(Given entries begins)

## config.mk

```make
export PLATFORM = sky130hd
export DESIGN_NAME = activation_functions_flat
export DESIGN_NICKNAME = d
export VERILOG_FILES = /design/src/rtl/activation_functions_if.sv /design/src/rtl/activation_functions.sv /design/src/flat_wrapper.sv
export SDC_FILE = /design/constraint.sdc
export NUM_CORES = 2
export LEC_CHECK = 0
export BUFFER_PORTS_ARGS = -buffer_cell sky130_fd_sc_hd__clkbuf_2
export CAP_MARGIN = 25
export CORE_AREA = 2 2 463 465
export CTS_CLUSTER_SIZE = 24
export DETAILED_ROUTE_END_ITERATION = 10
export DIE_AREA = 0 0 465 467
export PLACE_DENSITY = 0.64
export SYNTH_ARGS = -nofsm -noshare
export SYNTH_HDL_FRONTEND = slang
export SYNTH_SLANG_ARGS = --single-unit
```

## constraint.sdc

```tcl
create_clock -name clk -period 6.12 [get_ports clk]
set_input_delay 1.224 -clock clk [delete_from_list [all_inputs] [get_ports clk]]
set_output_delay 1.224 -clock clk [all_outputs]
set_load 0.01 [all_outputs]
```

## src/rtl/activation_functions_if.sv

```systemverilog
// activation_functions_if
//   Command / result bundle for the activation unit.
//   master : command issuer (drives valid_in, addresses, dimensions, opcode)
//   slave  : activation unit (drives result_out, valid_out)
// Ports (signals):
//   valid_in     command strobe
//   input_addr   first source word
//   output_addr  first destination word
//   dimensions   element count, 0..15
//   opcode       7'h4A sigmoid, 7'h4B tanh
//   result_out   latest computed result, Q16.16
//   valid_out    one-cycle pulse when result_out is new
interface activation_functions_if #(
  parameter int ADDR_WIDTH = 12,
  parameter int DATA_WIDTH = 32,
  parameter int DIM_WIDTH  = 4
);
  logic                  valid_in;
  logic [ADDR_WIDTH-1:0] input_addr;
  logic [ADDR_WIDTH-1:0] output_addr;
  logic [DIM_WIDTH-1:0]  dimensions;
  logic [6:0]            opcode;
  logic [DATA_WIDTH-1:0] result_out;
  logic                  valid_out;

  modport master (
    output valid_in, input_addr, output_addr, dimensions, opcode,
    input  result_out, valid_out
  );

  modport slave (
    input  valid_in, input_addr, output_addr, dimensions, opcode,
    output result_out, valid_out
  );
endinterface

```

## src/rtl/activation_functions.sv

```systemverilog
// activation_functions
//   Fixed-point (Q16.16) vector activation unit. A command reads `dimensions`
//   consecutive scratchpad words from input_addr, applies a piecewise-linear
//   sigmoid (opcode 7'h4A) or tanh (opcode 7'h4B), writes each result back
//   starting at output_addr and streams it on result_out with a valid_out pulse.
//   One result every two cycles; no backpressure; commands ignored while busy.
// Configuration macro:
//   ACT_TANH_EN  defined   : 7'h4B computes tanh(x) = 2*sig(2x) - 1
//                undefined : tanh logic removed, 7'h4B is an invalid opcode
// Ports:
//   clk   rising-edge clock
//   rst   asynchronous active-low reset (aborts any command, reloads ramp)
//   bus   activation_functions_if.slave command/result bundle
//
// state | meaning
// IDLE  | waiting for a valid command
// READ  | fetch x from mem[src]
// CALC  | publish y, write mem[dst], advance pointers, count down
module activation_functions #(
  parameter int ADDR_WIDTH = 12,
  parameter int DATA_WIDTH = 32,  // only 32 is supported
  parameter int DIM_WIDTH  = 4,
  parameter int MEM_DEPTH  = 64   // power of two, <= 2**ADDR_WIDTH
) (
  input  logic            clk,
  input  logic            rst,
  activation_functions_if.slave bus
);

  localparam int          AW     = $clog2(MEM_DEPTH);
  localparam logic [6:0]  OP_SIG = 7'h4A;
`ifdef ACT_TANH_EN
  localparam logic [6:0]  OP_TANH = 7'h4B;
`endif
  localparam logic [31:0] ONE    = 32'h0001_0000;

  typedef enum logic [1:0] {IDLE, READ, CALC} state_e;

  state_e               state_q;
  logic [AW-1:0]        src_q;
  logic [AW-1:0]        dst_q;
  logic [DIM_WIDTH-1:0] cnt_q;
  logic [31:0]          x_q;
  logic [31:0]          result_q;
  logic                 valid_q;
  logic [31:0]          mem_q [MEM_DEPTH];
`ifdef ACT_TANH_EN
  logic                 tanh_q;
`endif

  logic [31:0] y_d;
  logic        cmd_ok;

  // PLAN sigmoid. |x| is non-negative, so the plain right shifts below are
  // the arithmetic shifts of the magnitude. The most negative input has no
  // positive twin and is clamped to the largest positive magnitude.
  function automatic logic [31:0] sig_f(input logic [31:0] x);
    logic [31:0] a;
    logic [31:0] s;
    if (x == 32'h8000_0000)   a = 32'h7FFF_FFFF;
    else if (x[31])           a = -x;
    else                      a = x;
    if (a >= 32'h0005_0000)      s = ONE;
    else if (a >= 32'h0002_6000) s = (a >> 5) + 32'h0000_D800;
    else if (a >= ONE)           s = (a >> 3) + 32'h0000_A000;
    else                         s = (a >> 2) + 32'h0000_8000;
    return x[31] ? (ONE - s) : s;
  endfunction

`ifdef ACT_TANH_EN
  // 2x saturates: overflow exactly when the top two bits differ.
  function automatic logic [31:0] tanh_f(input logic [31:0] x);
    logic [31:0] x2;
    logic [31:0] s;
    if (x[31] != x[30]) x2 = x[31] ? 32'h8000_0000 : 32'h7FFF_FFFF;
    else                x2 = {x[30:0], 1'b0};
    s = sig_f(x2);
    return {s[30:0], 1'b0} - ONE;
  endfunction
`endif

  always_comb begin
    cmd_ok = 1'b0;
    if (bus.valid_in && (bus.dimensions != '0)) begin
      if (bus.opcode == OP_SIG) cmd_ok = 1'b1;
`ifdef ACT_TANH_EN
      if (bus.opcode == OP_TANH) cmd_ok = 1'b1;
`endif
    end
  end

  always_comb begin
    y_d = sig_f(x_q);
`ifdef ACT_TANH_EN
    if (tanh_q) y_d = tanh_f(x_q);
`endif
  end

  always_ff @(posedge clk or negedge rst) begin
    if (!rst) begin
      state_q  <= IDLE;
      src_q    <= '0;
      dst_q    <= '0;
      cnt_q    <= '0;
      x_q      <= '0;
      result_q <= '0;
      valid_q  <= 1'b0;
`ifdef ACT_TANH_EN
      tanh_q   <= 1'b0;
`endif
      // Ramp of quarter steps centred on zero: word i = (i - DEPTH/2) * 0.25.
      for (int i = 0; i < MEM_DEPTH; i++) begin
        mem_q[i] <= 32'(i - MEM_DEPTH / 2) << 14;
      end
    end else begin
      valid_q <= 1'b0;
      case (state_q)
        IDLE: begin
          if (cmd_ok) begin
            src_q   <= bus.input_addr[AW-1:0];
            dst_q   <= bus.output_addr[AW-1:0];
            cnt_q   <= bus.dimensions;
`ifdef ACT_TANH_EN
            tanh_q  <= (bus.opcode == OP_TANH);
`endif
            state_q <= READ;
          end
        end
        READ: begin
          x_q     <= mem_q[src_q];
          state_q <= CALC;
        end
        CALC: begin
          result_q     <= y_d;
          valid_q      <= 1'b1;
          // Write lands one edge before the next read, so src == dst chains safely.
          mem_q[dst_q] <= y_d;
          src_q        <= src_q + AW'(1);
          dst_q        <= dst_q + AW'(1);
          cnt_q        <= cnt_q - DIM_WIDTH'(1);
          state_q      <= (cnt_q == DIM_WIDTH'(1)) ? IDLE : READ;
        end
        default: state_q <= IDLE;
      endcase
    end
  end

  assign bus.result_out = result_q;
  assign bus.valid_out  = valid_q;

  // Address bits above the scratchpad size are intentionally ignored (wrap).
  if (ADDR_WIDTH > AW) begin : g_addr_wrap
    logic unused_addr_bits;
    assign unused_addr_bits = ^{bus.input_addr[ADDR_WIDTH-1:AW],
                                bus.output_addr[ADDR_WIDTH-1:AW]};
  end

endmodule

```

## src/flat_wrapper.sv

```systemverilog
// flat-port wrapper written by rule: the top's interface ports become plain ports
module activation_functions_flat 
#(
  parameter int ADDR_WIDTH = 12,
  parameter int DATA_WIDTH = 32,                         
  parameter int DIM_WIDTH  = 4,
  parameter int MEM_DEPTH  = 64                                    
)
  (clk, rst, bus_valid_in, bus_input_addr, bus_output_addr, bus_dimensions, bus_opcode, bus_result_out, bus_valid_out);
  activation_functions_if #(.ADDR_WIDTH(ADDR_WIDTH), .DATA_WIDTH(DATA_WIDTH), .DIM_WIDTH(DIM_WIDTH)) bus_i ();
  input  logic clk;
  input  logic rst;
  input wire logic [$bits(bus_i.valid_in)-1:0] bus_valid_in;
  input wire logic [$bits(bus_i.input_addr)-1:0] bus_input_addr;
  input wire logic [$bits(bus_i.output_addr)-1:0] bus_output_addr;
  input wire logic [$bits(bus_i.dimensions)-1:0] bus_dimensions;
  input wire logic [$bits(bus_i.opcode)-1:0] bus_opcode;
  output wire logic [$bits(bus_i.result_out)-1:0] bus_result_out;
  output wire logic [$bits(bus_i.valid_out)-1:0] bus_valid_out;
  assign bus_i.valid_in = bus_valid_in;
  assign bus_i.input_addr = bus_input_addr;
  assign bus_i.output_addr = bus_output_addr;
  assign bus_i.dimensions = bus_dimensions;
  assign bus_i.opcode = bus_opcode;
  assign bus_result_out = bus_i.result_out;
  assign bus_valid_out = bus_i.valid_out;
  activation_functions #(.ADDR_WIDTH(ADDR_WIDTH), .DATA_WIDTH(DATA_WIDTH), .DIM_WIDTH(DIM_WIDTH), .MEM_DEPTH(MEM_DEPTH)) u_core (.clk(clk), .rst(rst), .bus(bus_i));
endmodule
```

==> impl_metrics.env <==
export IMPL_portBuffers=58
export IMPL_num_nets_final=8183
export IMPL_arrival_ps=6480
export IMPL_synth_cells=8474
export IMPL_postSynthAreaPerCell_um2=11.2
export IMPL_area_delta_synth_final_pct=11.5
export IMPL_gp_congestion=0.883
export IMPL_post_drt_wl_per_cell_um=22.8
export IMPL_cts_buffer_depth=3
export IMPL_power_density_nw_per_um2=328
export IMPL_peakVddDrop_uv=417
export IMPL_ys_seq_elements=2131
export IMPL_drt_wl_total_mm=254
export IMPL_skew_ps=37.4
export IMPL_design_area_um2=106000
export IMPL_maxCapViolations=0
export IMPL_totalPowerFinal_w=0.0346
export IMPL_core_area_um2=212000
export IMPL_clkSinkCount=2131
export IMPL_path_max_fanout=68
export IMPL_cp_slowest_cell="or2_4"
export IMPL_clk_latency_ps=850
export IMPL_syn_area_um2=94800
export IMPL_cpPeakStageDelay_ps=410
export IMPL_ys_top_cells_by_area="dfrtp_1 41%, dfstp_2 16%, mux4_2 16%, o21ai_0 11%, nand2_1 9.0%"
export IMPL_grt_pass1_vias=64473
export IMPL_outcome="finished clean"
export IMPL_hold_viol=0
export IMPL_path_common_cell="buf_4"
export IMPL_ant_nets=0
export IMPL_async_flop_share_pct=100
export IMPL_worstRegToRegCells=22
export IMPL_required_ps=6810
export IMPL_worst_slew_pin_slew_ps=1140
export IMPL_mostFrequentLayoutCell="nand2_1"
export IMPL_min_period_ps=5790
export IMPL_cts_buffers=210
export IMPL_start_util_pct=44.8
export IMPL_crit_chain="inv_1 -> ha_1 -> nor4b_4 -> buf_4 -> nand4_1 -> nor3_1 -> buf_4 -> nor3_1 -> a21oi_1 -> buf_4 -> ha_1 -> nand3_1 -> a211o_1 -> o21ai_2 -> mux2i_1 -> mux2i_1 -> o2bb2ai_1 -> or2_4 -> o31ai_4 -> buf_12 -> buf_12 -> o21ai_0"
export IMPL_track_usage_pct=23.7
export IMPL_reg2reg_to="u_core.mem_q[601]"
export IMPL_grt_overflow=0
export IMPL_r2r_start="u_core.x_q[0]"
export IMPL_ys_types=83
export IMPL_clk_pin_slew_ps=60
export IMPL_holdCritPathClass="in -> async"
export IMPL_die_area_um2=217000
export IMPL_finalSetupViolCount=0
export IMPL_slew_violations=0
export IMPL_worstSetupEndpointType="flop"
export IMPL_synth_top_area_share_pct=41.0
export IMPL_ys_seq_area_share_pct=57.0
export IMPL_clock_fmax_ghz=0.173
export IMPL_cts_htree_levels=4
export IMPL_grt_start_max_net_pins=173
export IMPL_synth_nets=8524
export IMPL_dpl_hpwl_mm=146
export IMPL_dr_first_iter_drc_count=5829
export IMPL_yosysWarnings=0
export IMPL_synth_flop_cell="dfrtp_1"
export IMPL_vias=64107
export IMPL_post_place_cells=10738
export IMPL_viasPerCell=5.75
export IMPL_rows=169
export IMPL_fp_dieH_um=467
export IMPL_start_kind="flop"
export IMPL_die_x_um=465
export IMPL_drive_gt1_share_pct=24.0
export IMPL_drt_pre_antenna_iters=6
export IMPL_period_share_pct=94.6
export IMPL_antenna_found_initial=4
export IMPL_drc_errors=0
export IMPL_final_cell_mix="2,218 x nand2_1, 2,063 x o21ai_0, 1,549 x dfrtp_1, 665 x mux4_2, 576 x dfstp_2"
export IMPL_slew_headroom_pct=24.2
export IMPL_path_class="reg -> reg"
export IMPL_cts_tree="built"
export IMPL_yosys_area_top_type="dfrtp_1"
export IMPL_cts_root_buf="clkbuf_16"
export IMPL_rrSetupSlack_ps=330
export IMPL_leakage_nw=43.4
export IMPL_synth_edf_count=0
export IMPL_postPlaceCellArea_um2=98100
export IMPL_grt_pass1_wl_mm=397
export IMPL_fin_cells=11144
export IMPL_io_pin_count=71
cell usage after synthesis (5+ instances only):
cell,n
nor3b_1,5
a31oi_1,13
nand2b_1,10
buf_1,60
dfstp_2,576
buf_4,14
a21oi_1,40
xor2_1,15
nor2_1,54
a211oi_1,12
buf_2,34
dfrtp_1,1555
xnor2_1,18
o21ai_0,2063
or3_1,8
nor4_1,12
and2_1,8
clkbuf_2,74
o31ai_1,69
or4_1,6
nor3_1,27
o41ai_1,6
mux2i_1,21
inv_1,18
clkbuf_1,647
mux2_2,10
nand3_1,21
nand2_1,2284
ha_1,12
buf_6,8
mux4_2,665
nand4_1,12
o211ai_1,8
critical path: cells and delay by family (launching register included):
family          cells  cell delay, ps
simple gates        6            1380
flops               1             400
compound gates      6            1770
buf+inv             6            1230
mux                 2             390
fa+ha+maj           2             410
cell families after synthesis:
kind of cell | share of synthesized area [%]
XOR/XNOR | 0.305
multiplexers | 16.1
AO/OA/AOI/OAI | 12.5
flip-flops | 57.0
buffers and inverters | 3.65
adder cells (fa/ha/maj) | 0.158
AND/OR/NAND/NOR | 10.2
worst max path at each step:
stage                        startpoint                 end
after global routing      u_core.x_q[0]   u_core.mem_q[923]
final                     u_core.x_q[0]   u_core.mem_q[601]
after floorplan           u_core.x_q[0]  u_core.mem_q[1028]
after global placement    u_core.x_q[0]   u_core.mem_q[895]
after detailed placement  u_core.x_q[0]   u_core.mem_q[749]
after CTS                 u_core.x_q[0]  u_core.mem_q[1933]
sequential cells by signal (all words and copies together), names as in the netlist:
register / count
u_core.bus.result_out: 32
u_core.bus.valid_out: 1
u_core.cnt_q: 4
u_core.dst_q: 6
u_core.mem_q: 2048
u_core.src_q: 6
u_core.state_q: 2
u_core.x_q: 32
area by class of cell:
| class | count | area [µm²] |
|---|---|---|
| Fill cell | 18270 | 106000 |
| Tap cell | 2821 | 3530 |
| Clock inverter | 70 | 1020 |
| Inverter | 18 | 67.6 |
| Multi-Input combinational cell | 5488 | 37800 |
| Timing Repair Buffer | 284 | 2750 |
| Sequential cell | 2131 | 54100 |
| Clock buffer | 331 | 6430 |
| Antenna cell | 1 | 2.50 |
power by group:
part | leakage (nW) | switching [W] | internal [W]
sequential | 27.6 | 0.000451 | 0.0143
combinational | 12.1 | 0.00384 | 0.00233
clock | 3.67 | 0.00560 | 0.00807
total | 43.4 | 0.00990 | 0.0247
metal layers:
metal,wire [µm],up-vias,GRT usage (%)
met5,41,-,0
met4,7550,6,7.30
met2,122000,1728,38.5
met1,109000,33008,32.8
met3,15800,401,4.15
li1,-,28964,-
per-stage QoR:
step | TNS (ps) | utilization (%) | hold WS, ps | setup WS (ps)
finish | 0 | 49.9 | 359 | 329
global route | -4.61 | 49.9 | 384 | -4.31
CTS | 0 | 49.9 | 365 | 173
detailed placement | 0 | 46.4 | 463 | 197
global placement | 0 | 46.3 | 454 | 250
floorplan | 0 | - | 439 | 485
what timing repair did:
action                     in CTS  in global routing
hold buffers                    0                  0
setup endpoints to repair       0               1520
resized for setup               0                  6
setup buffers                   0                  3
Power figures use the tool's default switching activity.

(Given entries ends)

Problem to solve: Return only the lines between the one holding "u_core.cnt_q: 4" and the one holding "in global routing", inclusive, exactly as they appear above.

Expected answer:
u_core.cnt_q: 4
u_core.dst_q: 6
u_core.mem_q: 2048
u_core.src_q: 6
u_core.state_q: 2
u_core.x_q: 32
area by class of cell:
| class | count | area [µm²] |
|---|---|---|
| Fill cell | 18270 | 106000 |
| Tap cell | 2821 | 3530 |
| Clock inverter | 70 | 1020 |
| Inverter | 18 | 67.6 |
| Multi-Input combinational cell | 5488 | 37800 |
| Timing Repair Buffer | 284 | 2750 |
| Sequential cell | 2131 | 54100 |
| Clock buffer | 331 | 6430 |
| Antenna cell | 1 | 2.50 |
power by group:
part | leakage (nW) | switching [W] | internal [W]
sequential | 27.6 | 0.000451 | 0.0143
combinational | 12.1 | 0.00384 | 0.00233
clock | 3.67 | 0.00560 | 0.00807
total | 43.4 | 0.00990 | 0.0247
metal layers:
metal,wire [µm],up-vias,GRT usage (%)
met5,41,-,0
met4,7550,6,7.30
met2,122000,1728,38.5
met1,109000,33008,32.8
met3,15800,401,4.15
li1,-,28964,-
per-stage QoR:
step | TNS (ps) | utilization (%) | hold WS, ps | setup WS (ps)
finish | 0 | 49.9 | 359 | 329
global route | -4.61 | 49.9 | 384 | -4.31
CTS | 0 | 49.9 | 365 | 173
detailed placement | 0 | 46.4 | 463 | 197
global placement | 0 | 46.3 | 454 | 250
floorplan | 0 | - | 439 | 485
what timing repair did:
action                     in CTS  in global routing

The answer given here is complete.